Just yesterday I was talking about how the new lifestyle seems to be so much healthier for me than my old one.

This morning I woke to that scratchy, post-nasal-drip feeling that says “you need Vitamin C NOW,” and had chills all morning until we turned the heat up. Since my office is the warmest part of the house anyway (the addition of waste heat from the CPU, printer, and monitors in a small space is what does it) we knew something was wrong.

Oh, and I haven’t been able to get anything done. Fuzzy in the head, kind of. I mean, I can write THIS, but it’s not going to be clever, or funny, or anything. Just a journal entry.

I took a 90-minute nap and felt a little better. I’m packing the Vitamin C every hour. I’m taking it easy.

*sigh*

Working for yourself means nobody pays you when you’re sick. I WILL get better tomorrow, out of sheer economic necessity and force of will.

–Howard

Urgh… Windows Firewall

During the week WinXP SP2 automatically “upgraded” its built-in “firewall” and broke FTP for me. I couldn’t upload comics or Open Letters without either using another computer (which I did — I colored and uploaded 2 weeks’ worth on Friday and Saturday) or, as I discovered this evening, disabling Windows Firewall.

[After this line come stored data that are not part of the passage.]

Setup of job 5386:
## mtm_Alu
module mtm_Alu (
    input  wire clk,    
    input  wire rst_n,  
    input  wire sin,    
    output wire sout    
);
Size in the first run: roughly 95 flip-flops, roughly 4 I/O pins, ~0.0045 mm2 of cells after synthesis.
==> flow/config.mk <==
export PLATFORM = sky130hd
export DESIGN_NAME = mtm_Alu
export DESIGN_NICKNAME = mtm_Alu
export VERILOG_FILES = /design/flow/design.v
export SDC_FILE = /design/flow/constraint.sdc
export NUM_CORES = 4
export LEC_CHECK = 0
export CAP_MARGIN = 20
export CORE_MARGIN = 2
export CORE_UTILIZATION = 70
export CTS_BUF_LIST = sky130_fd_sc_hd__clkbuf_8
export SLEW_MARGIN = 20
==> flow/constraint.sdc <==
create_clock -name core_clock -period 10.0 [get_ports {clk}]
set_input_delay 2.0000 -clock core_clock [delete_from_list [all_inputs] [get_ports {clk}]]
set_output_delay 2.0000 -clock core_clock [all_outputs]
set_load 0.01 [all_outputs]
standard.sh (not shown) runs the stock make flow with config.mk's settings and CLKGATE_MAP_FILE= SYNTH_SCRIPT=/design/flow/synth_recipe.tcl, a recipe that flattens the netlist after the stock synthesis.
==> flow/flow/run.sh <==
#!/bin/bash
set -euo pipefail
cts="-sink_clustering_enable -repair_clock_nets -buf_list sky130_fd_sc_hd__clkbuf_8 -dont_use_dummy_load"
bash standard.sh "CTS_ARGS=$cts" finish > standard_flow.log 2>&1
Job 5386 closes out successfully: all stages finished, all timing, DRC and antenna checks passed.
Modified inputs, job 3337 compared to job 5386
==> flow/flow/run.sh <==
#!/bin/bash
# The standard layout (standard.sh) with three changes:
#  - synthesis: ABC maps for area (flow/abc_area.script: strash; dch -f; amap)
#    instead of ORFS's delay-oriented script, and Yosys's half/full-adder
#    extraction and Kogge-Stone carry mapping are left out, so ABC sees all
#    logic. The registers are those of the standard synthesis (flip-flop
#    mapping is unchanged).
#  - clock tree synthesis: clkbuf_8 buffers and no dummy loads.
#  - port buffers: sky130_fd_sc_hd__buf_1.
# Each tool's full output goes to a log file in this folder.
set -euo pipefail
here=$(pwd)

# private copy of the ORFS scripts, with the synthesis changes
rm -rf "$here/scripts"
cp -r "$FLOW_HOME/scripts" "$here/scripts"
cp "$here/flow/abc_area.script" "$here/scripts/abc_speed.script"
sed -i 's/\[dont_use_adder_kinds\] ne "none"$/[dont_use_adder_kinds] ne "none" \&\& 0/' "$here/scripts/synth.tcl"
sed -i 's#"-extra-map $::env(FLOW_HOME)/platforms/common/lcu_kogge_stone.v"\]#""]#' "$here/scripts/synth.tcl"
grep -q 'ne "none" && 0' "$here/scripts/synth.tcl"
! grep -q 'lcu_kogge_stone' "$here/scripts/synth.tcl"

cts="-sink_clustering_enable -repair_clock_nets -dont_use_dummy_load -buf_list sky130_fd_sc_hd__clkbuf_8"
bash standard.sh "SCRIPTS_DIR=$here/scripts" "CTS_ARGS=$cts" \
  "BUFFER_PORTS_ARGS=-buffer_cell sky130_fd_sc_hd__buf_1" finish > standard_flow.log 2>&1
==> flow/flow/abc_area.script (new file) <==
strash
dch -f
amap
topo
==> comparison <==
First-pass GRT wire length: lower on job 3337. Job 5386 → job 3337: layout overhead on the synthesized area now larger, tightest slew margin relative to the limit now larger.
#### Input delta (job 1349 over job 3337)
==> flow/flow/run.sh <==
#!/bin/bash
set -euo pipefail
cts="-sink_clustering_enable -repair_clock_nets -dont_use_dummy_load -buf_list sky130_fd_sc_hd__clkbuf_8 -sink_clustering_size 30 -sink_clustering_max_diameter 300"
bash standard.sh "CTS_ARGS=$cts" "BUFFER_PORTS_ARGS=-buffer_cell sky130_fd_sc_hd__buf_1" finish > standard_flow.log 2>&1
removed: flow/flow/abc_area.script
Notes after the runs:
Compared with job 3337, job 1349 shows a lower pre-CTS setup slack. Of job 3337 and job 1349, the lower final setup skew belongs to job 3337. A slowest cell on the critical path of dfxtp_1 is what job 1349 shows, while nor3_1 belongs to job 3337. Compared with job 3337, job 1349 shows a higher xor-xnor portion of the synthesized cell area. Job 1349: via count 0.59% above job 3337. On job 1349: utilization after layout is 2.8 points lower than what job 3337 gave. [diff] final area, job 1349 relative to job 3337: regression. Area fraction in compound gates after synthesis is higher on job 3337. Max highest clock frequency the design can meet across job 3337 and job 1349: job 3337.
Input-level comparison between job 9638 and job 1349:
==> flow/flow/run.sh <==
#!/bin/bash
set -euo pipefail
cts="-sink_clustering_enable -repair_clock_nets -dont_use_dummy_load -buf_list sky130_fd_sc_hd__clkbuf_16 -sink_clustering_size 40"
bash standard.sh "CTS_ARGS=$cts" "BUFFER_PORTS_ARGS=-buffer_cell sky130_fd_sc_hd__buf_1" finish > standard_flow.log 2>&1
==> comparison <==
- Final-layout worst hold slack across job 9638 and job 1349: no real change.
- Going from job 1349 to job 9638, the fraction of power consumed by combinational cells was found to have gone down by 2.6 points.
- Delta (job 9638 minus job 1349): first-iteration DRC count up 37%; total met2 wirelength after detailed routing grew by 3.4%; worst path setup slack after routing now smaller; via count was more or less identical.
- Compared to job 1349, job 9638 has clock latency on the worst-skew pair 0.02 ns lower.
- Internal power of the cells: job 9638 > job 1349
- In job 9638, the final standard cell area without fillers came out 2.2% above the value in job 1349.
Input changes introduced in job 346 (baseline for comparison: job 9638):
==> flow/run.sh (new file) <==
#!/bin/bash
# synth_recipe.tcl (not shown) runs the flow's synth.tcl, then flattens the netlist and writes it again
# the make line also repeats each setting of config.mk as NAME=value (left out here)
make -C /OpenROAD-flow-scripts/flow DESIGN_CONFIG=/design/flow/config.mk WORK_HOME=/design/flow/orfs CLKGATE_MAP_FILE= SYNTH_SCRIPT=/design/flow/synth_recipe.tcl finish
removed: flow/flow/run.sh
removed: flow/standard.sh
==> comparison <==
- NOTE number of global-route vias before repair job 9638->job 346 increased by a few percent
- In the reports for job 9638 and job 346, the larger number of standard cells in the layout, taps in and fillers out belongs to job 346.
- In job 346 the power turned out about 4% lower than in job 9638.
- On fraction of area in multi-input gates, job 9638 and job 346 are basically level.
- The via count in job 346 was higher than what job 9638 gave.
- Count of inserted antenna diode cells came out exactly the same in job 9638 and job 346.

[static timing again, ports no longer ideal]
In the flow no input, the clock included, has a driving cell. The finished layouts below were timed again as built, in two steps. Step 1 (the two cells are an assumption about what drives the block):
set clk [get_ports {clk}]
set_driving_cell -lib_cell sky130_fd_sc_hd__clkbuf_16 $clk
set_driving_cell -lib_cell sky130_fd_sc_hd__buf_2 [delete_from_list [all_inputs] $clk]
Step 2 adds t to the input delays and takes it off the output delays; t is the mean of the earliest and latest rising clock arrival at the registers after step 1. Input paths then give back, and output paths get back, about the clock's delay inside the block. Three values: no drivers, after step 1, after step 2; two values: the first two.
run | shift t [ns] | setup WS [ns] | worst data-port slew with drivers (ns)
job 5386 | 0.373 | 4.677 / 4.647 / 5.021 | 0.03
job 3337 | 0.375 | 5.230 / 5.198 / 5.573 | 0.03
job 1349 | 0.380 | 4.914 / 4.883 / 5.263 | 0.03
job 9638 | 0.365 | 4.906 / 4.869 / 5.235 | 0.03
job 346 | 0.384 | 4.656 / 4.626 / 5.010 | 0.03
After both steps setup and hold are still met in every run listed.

The exceptions menu includes FTP, and exceptions are enabled — I really don’t see what, other than a bug in M$ code, could be causing this. For now the firewall is back on, and I know how to turn it off when there’s work to be done.

*sigh*

–Howard

ps. Don’t recommend Linux to me, you bozos. I require Photoshop in order to get my job done (not some cheesy-lame GIMPy substitute), and so I must run either Windows or MacOS. Right now I can’t afford to re-purchase everything for the Mac, so its Windows or nothing.

What’s that old axiom about “problems” and “high explosives?”

link.

To paraphrase inaccurately:

Iceberg B15A, 1200 square miles of frozen surreal-estate, has been predicted to attempt the world’s first observed “reverse calving,” by slamming into the Drygalski Ice Tongue as if to return to the iceberg womb (forget that this particular womb is not the one that spawned it for a moment), but it keeps not happening.

The collision is supposed to be a slow-mo spectacular, and though nobody knows what will happen, they HOPE that it’ll open up some space for icebreakers (the ships, not the party games) to get through to Antarctic stations.

You need some ice cleared? Well, since Human Waste Heat is NOT at the root of the global warming trends (waste HEAT, I said), I recommend applying large amounts of heat to this iceberg very, very quickly. Let’s find out what the hydrostatic effects are of bunker-buster missles. Will the overpressure of a MOAB or Daisycutter be sufficient to crack something that large? Do we have any space rocks handy we can drop on it?

COME ON, people. Sitting around and watching the ice floe is not spectacular, even in slo-mo, if it’s grounded. “There are very few problems that cannot be solved through the suitable application of high explosives.” I’m sure that the race of beings which chopped, bored, and blasted a gap between North and South America a century ago can figure out how to cut up a wee ice cube.

Just be sure to get it on film, okay?

–Howard

Heavy on the pseudo-science

Well, I just scripted 8 days of Schlock Mercenary in one sitting. It’s pretty grueling work, you know.

It may not SOUND like much, but the strictures I place on this comic, especially surrounding plot points like I’ve got going right now, make it dang difficult.

The goal: explain a complex spatial/hyperspatial puzzle in one week’s worth of scripts, thus moving the plot forward.
The hurdles: only four panels on weekdays, punchlines required every day, and no out-of-character cabbaging.
The result: I had to add a Sunday strip to the end of the mini-arc to get everything said, but it all came out pretty nicely. I still need to sit down with Chalain (who cannot be bribed to reveal what he knows, so don’t try) and make sure it scans well, but it passed the Sandra test.

I’ve got two weeks of coloring queued up in front of me, and now there are eight days of scripts awaiting my inky-sloppy ministrations. It’s time to get busy, even though it feels like I’ve been busy ALL DAY.